Jean sat beside Logan on the roof later that night, her head pillowed on his shoulder. How it had turned from her spot to their spot she wasn't quite sure, but she wasn't upset by it. Instead she enjoyed the ability to share something like this with another person. Especially, it seemed, if that person was Logan.
He'd been secretive when he climbed up behind her, surprising her with pillows and a light sheet to cover themselves. She'd forgone her pillow almost immediately in favour of his seemingly more comfortable shoulder. Suddenly, Logan moved and she dropped her head to the pillow with a disgruntled groan. She furrowed her brow but didn't open her eyes when she felt something walking across her stomach.
"Open your eyes, Jeannie," he requested. She blinked them open, catching the colour orange and pausing to take in the detail of what she assumed was her newest Care Bear. Finally, she took the bear from his hands, looking at him curiously.
"Laugh-a-Lot," he answered her unasked question, watching her trace her fingers over the laughing sun on the bear's belly. He watched her with the bear, a rare fondness slipping into his gaze. Understanding blossomed in her gaze.
"Today."
Logan nodded. "She's supposed to help people laugh," he agreed. She smiled shyly, stretching out muscles she hadn't realized were sore. It was a good sore, she decided, stemming from an afternoon spent in the sun and frolicking in the pool. The exhaustion she felt was contented.
"Today was nice," she said, her eyes still not meeting his. He settled down beside her again, her head almost immediately coming to rest on his shoulder. Her hand, the bear tucked under her upper arm, settled on his chest, just above his heart and he was suddenly struck with how intimate they must look. Again, he reared in his attraction. He'd made a promise to himself not to burden her with his feelings for her until he was sure she was settled back in the mansion, back into her life, and as close to the Jean she'd been before Alkali Lake as possible.
"It was," he agreed. "But you were unfair."
She snorted. "You started it."
"Are we going to do this again?" They'd had the same argument on and off all afternoon, especially when she used her telepathic and telekinetic abilities to dunk him more than once.
Again, she snorted, the humour of the situation hitting her. "You started it," she repeated, a devilish smile flitting across her face. He groaned, realizing his mistake. The hand that had been trailing her spine over her t-shirt stopped slowly and she looked up at him.
"What is it?"
"At the pool, when you jumped," he told her and she knew what he was asking.
"Can't we leave it alone?"
Logan shook his head. "I want to know what had you shaken up."
"I'm not in danger, Logan, nor is anyone else here. Can't that be enough?"
"It disturbed you, Jean. That's reason for it not to be enough."
"A lot of things disturb me," she answered defensively. "Spiders, for one, snakes, ghost stories…"
"You're afraid of ghost stories?"
She nodded. "Long story."
"That's not the point," he said. As much as he enjoyed listening to Jean's fears, getting even that little insight into her life, he was more concerned with her jitters from the afternoon. She seemed, however, to be a bit lost in her thoughts.

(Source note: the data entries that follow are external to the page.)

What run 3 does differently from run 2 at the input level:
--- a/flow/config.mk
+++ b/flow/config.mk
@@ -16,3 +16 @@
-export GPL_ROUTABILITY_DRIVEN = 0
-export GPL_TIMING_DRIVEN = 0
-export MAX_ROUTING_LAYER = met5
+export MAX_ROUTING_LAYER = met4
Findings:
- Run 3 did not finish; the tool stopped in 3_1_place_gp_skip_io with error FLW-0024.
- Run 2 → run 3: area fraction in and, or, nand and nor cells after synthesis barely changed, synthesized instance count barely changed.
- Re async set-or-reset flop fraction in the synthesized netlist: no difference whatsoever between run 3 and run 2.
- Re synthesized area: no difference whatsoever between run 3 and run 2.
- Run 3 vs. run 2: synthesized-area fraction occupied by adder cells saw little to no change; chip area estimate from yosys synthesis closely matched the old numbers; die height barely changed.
// fpu
module fpu #(
    parameter DATA_WIDTH = 32,
    parameter INST_WIDTH = 1
)(
    input                   i_clk,
    input                   i_rst_n,
    input  [DATA_WIDTH-1:0] i_data_a,
    input  [DATA_WIDTH-1:0] i_data_b,
    input  [INST_WIDTH-1:0] i_inst,
    input                   i_valid,
    output [DATA_WIDTH-1:0] o_data,
    output                  o_valid
);
export LEC_CHECK = 0
export CAP_MARGIN = 20
export CORE_MARGIN = 10
export CORE_UTILIZATION = 66
export CTS_CLUSTER_DIAMETER = 272
export CTS_CLUSTER_SIZE = 96
export HOLD_SLACK_MARGIN = 0.06
export MAX_ROUTING_LAYER = met4
export MIN_ROUTING_LAYER = met1
export PLACE_DENSITY = 0.42
export SETUP_SLACK_MARGIN = -1.51
export SLEW_MARGIN = 25
export TNS_END_PERCENT = 5
create_clock -name core_clock -period 21.5 [get_ports {i_clk}]
run.sh (not shown) runs the stock make flow with config.mk's settings and CLKGATE_MAP_FILE=.
The first run went through all stages and came out clean.
Then changed:
CORE_MARGIN = 2   (was 10)
CORE_UTILIZATION = 40   (was 66)
CTS_CLUSTER_DIAMETER = not set   (was 272)
CTS_CLUSTER_SIZE = not set   (was 96)
HOLD_SLACK_MARGIN = not set   (was 0.06)
MAX_ROUTING_LAYER = not set   (was met4)
MIN_ROUTING_LAYER = not set   (was met1)
PLACE_DENSITY = not set   (was 0.42)
SETUP_SLACK_MARGIN = not set   (was -1.51)
SLEW_MARGIN = 20   (was 25)
TNS_END_PERCENT = not set   (was 5)
clock period = 13.8 ns   (was 21.5 ns; I/O delays follow)
Worst setup slack is worse by 4.2 ns.
Sequential share of layout area drops by 0.27 points.
Count of clock-buffer cells in the layout decreases by 2.
Utilization goes down by 21 points.
Cell count rises by about 21%.
Flip-flop count is unchanged.
Then changed:
CORE_UTILIZATION = 56   (was 40)
Outcome: Design area went down by 9.2%. Critical path depth went up by 1. Die size went down by 28%. Count of clock-buffer cells in the layout went up by 2.
Then changed:
CORE_UTILIZATION = 50   (was 56)
SETUP_SLACK_MARGIN = 2.23   (was not set)
clock period = 7.67 ns   (was 13.8 ns; I/O delays follow)
The new run reached the layout checks and failed them: setup timing; worst setup slack loses 3.8 ns; core utilization rises by 13 points; via count rose by about 18%.

Starting RTL as in the previous note.
clock: 21.5 ns
lec_check: 0
cap_margin: 20
core_margin: 4
core_utilization: 16
cts_cluster_diameter: 334
min_routing_layer: met2
place_density_lb_addon: 0.19
slew_margin: 20
tns_end_percent: 100
==> next run, changes <==
--- a/flow/config.mk
+++ b/flow/config.mk
@@ -8,3 +8,3 @@
 export CAP_MARGIN = 20
-export CORE_MARGIN = 4
+export CORE_MARGIN = 2
 export CORE_UTILIZATION = 16
@@ -12,4 +12,5 @@
 export MIN_ROUTING_LAYER = met2
-export PLACE_DENSITY_LB_ADDON = 0.19
-export SLEW_MARGIN = 20
+export PLACE_DENSITY_LB_ADDON = 0.09
+export SETUP_SLACK_MARGIN = -1.51
+export SLEW_MARGIN = 25
 export TNS_END_PERCENT = 100
=>
- The changed run finished clean
- worst hold slack is worse by 0.075 ns
- maximum frequency went up by a few percent
- die size went down slightly
- routed wire length went up by a few percent
- via count barely changes
- final area stays flat
- critical path depth went up by 1
- count of clock-buffer cells in the layout went down by 1

Starting RTL as in the previous note.
Settings: LEC_CHECK=0, CAP_MARGIN=20, CORE_MARGIN=2, CORE_UTILIZATION=72, CTS_CLUSTER_DIAMETER=375, CTS_CLUSTER_SIZE=24, SETUP_SLACK_MARGIN=-0.73, SLEW_MARGIN=20, TNS_END_PERCENT=5; clock period 7.67 ns.
The baseline did not get past detailed placement (3_5_place_dp), error DPL-0033.
Next try:
--- a/flow/config.mk
+++ b/flow/config.mk
@@ -10,4 +10,2 @@
-export CORE_UTILIZATION = 72
-export CTS_CLUSTER_DIAMETER = 375
-export CTS_CLUSTER_SIZE = 24
-export SETUP_SLACK_MARGIN = -0.73
+export CORE_UTILIZATION = 59
+export SETUP_SLACK_MARGIN = -1.15
==> flow/constraint.sdc (replaced) <==
create_clock -name core_clock -period 14.0 [get_ports {i_clk}]
set_input_delay 2.8000 -clock core_clock [delete_from_list [all_inputs] [get_ports {i_clk}]]
set_output_delay 2.8000 -clock core_clock [all_outputs]
set_load 0.01 [all_outputs]
What happened: This time the run completed, yet does not pass: negative setup slack; synthesized area is unchanged; synthesized cell count stays the same; die size rises by about a fifth.
Next try:
--- a/flow/config.mk
+++ b/flow/config.mk
@@ -10,2 +10,2 @@
-export CORE_UTILIZATION = 59
-export SETUP_SLACK_MARGIN = -1.15
+export CORE_UTILIZATION = 72
+export CTS_CLUSTER_SIZE = 33
@@ -13 +12,0 @@
-export TNS_END_PERCENT = 5
==> flow/constraint.sdc (replaced) <==
create_clock -name core_clock -period 10.8 [get_ports {i_clk}]
set_input_delay 2.1600 -clock core_clock [delete_from_list [all_inputs] [get_ports {i_clk}]]
set_output_delay 2.1600 -clock core_clock [all_outputs]
set_load 0.01 [all_outputs]
Effect: The new run never finished: it broke off in detailed placement (3_5_place_dp) with DPL-0033; synthesized area stays the same; die area falls by 18%; synthesized cell count does not change.
Next try:
--- a/flow/config.mk
+++ b/flow/config.mk
@@ -7,0 +8 @@
+export ABC_AREA = 1
@@ -11 +12 @@
-export CTS_CLUSTER_SIZE = 33
+export CTS_CLUSTER_SIZE = 100
==> flow/constraint.sdc (replaced) <==
create_clock -name core_clock -period 17.3 [get_ports {i_clk}]
set_input_delay 3.4600 -clock core_clock [delete_from_list [all_inputs] [get_ports {i_clk}]]
set_output_delay 3.4600 -clock core_clock [all_outputs]
set_load 0.01 [all_outputs]
Outcome: Now the flow finished clean. Synthesized cell count is higher by about 30%. Synthesized area came out higher by about 3.5%. Die area is higher by 3.4%.

== old ==
The RTL this note starts from:
==> flow/design.v <==
module fpu #(
    parameter DATA_WIDTH = 32,
    parameter INST_WIDTH = 1
)(
    input                   i_clk,
    input                   i_rst_n,
    input  [DATA_WIDTH-1:0] i_data_a,
    input  [DATA_WIDTH-1:0] i_data_b,
    input  [INST_WIDTH-1:0] i_inst,
    input                   i_valid,
    output [DATA_WIDTH-1:0] o_data,
    output                  o_valid
);
    reg [DATA_WIDTH-1:0] o_data_r, o_data_w; 
    reg                  o_valid_r, o_valid_w;
    wire [30:23]          i_expo_a, i_expo_b;
    wire [22:0]           i_frag_a, i_frag_b;
    reg [30:23]           i_expo_sub;
    reg [30:23]           o_expo;
    wire                  i_sign_a, i_sign_b;
    reg [46:0]            i_frag_aa, i_frag_bb;
    reg [23:0]            i_frag_a1, i_frag_b1;
    reg [46:0]            i_frag_af, i_frag_bf;
    reg [47:0]            i_frag_o, i_frag_ma, i_frag_mb;
    reg [22:0]            i_frag_oo;
    assign o_data = o_data_r;   
    assign o_valid = o_valid_r;
    assign i_expo_a = i_data_a[30:23];
    assign i_expo_b = i_data_b[30:23];
    assign i_frag_a = i_data_a[22:0];
    assign i_frag_b = i_data_b[22:0];
    assign i_sign_a = i_data_a[DATA_WIDTH-1];
    assign i_sign_b = i_data_b[DATA_WIDTH-1];
    always @(*) begin
        i_expo_sub = 8'd0;
        o_expo     = 8'd0;
        i_frag_aa  = 47'd0;
        i_frag_bb  = 47'd0;
        i_frag_a1  = 24'd0;
        i_frag_b1  = 24'd0;
        i_frag_af  = 47'd0;
        i_frag_bf  = 47'd0;
        i_frag_o   = 48'd0;
        i_frag_ma  = 48'd0;
        i_frag_mb  = 48'd0;
        i_frag_oo  = 23'd0;
        if (i_valid) begin     
            case (i_inst) 
                1'd0: begin   
                    i_frag_a1 = {1'b1, i_frag_a};
                    i_frag_b1 = {1'b1, i_frag_b};
                    if (i_expo_a > i_expo_b) begin 
                        i_expo_sub = i_expo_a - i_expo_b;
                        i_frag_bf = {i_frag_b1, 23'b0};
                        i_frag_bb = i_frag_bf >> i_expo_sub;
                        i_frag_aa = {i_frag_a1, 23'b0};
                        o_expo = i_expo_a;
                    end
                    else begin
                        i_expo_sub = i_expo_b - i_expo_a;
                        i_frag_af = {i_frag_a1, 23'b0};
                        i_frag_aa = i_frag_af >> i_expo_sub;
                        i_frag_bb = {i_frag_b1, 23'b0};
                        o_expo = i_expo_b;
                    end
                    if (i_sign_a ^ i_sign_b) begin                        
                        if (i_frag_aa > i_frag_bb) begin
                            i_frag_o = i_frag_aa - i_frag_bb;
                            o_data_w[DATA_WIDTH-1] = i_sign_a;
                        end
                        else begin
                            i_frag_o = i_frag_bb - i_frag_aa;
                            o_data_w[DATA_WIDTH-1] = i_sign_b;
                        end
                        if (i_frag_o[46] == 1) begin
                            if (i_frag_o[22] == 1)
                                o_data_w[22:0] = i_frag_o[45:23]+1;
                            else
                                o_data_w[22:0] = i_frag_o[45:23];
                            o_data_w[30:23] = o_expo;
                        end
                        else if (i_frag_o[45] == 1) begin
                            if (i_frag_o[21] == 1)
                                o_data_w[22:0] = i_frag_o[44:22]+1;
                            else
                                o_data_w[22:0] = i_frag_o[44:22];
                            o_data_w[30:23] = o_expo - 1;
                        end
                        else if (i_frag_o[44] == 1) begin
                            if (i_frag_o[20] == 1)
                                o_data_w[22:0] = i_frag_o[43:21]+1;
                            else
                                o_data_w[22:0] = i_frag_o[43:21];
                            o_data_w[30:23] = o_expo - 2;
                        end
                        else if (i_frag_o[43] == 1) begin
                            if (i_frag_o[19] == 1)
                                o_data_w[22:0] = i_frag_o[42:20]+1;
                            else
                                o_data_w[22:0] = i_frag_o[42:20];
                            o_data_w[30:23] = o_expo - 3;
                        end
                        else if (i_frag_o[42] == 1) begin
                            if (i_frag_o[18] == 1)
                                o_data_w[22:0] = i_frag_o[41:19]+1;
                            else
                                o_data_w[22:0] = i_frag_o[41:19];
                            o_data_w[30:23] = o_expo - 4;
                        end
                        else begin
                            o_data_w[22:0] = i_frag_o[39:17];
                            o_data_w[30:23] = o_expo;                               
                        end
                    end
                    else begin
                        i_frag_o = i_frag_aa + i_frag_bb;
                        if (i_frag_o[47] == 1) begin
                            if (i_frag_o[23] == 1)
                                o_data_w[22:0] = i_frag_o[46:24]+1;
                            else
                                o_data_w[22:0] = i_frag_o[46:24];
                            o_data_w[30:23] = o_expo + 1;
                        end
                        else if (i_frag_o[46] == 1) begin
                            if (i_frag_o[22] == 1)
                                o_data_w[22:0] = i_frag_o[45:23] + 1;
                            else
                                o_data_w[22:0] = i_frag_o[45:23];
                            o_data_w[30:23] = o_expo;
                        end
                        else begin
                            o_data_w[22:0] = i_frag_o[44:12];
                            o_data_w[30:23] = o_expo - 1;
                        end
                        o_data_w[DATA_WIDTH-1] = i_sign_a;
                    end
                    o_valid_w = 1;                    
                end
                1'd1: begin
                    o_expo = i_expo_a + i_expo_b - 127;
                    o_data_w[DATA_WIDTH-1] = i_sign_a ^ i_sign_b;
                    i_frag_ma[47:24] = 24'd0;
                    i_frag_ma[23] = 1;
                    i_frag_ma[22:0] = i_frag_a;
                    i_frag_mb[47:24] = 24'd0;
                    i_frag_mb[23] = 1;
                    i_frag_mb[22:0] = i_frag_b;
                    i_frag_o = i_frag_ma * i_frag_mb;
                    if (i_frag_o[22] && i_frag_o[21]) begin
                        i_frag_o[47:23] = i_frag_o[47:23] + 1;
                    end
                    else if (i_frag_o[22] && ~i_frag_o[21]) begin 
                        i_frag_o[20] = |i_frag_o[20:0]? 1 : 0;  
                        if (i_frag_o[20] == 1)
                            i_frag_o[47:23] = i_frag_o[47:23] + 1;
                        else if (i_frag_o[23] == 1)
                            i_frag_o[47:23] = i_frag_o[47:23] + 1;
                    end
                    if (i_frag_o[47] || ~i_frag_o[46]) begin
                        if (i_frag_o[47]) begin
                            i_frag_o = i_frag_o >> 1;
                            o_expo = o_expo + 1;   
                        end  
                        if (i_frag_o[22] && i_frag_o[21]) begin
                            i_frag_o[47:23] = i_frag_o[47:23] + 1;
                        end
                        else if (i_frag_o[22] && ~i_frag_o[21]) begin 
                            i_frag_o[20] = |i_frag_o[20:0]? 1 : 0;  
                            if (i_frag_o[20] == 1)
                                i_frag_o[47:23] = i_frag_o[47:23] + 1;
                            else if (i_frag_o[23] == 1)
                                i_frag_o[47:23] = i_frag_o[47:23] + 1;
                        end
                    end
                    o_data_w[22:0] = i_frag_o[45:23];
                    o_data_w[30:23] = o_expo;
                    o_valid_w = 1;    
                end
                default: begin
                    o_data_w     = 0;
                    o_valid_w    = 1;  
                end  
            endcase
        end else begin
            o_data_w     = 0; 
            o_valid_w    = 0;  
        end
    end
    always @(posedge i_clk or negedge i_rst_n) begin
        if(~i_rst_n) begin    
            o_data_r <= 0;
            o_valid_r <= 0;
        end else begin
            o_data_r <= o_data_w;
            o_valid_r <= o_valid_w;
        end
    end
endmodule
Settings: LEC_CHECK=0, CAP_MARGIN=20, CORE_ASPECT_RATIO=0.5, CORE_MARGIN=5, CORE_UTILIZATION=46, CTS_CLUSTER_DIAMETER=272, CTS_CLUSTER_SIZE=96, HOLD_SLACK_MARGIN=0.06, MIN_ROUTING_LAYER=met1, PLACE_DENSITY=0.42, SETUP_SLACK_MARGIN=-1.51, SLEW_MARGIN=25, TNS_END_PERCENT=5; clock period 21.5 ns.
Both conditions hold for old: the flow ran to the end and the final layout passed the timing, design-rule and antenna checks.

"Death, destruction, the disgusting human rights in most of the third world countries…" she continued. "My parents."
"What?" If she's admitted that to change the subject, she'd picked a good one, but he was sure the pain that floated over her face when she realized what she said was real and accidental.
"Sorry."
"Do you want to talk about it?"
She shrugged. "The usual intolerance story. My dad thought I was sick."
He winced. "I'm sorry."
"Don't be. It was one of the main reasons I got to come here and meet everyone, have the life I had."
"Have," he corrected.
"It's not the same anymore, Logan. Things have changed."
"What doesn't kill you makes you stronger," he told her, words that had become one of his favourite sayings when things got tough. She smiled slightly.
"Good on paper, hard in practice," she responded, her gaze dropping back to the bear.
"You'll pull through, Jean. You've always been strong."
"It's been a lot," she admitted. "Dealing with the fear, then the teaching, then Ororo and the professor… and that doesn't include Scott and that drama."
"You'll make it," he assured her again.
"How can you be so calm, so sure about it?"
"They call it faith. It's something I picked up here after a while. A lot of faith and hope in this place."
"A lot of family," she agreed.
"We are a family," he told her. "Families, I found out, are supposed to be unconditional."
"Again with the insight," she exclaimed, though the happiness and pride in her voice gave away her real feelings.
"Yeah well, maybe it's just you."
"Better someone than no one at all, right?"
"Exactly."
I had to rewrite the last part cuz I didn't like it, but this chapter and I eventually found a compromise that suited us both.
Can you believe I aimed for 1000 words a chapter? Heh, mighta overdone that a bit... not that you guys particularly care!
Thanks to everyone that's reviewed. For a section with so many unfinished stories and few stories in total, I'm really awed that you guys love this one so much. With no exams and school done I should have tonnes of time to finish this, along with the four other stories I'm writing (I know, I'm nuts. Can you believe I actually keep all of the storylines straight?).
I'm having a really hard time writing the next chapter though, so it might be longer than expected before I get it up. For now, I'm going to post this one, but make sure you're aware that it could be another week, if not 2 before I've untangled my writer's block enough to come up with an idea for the next bear...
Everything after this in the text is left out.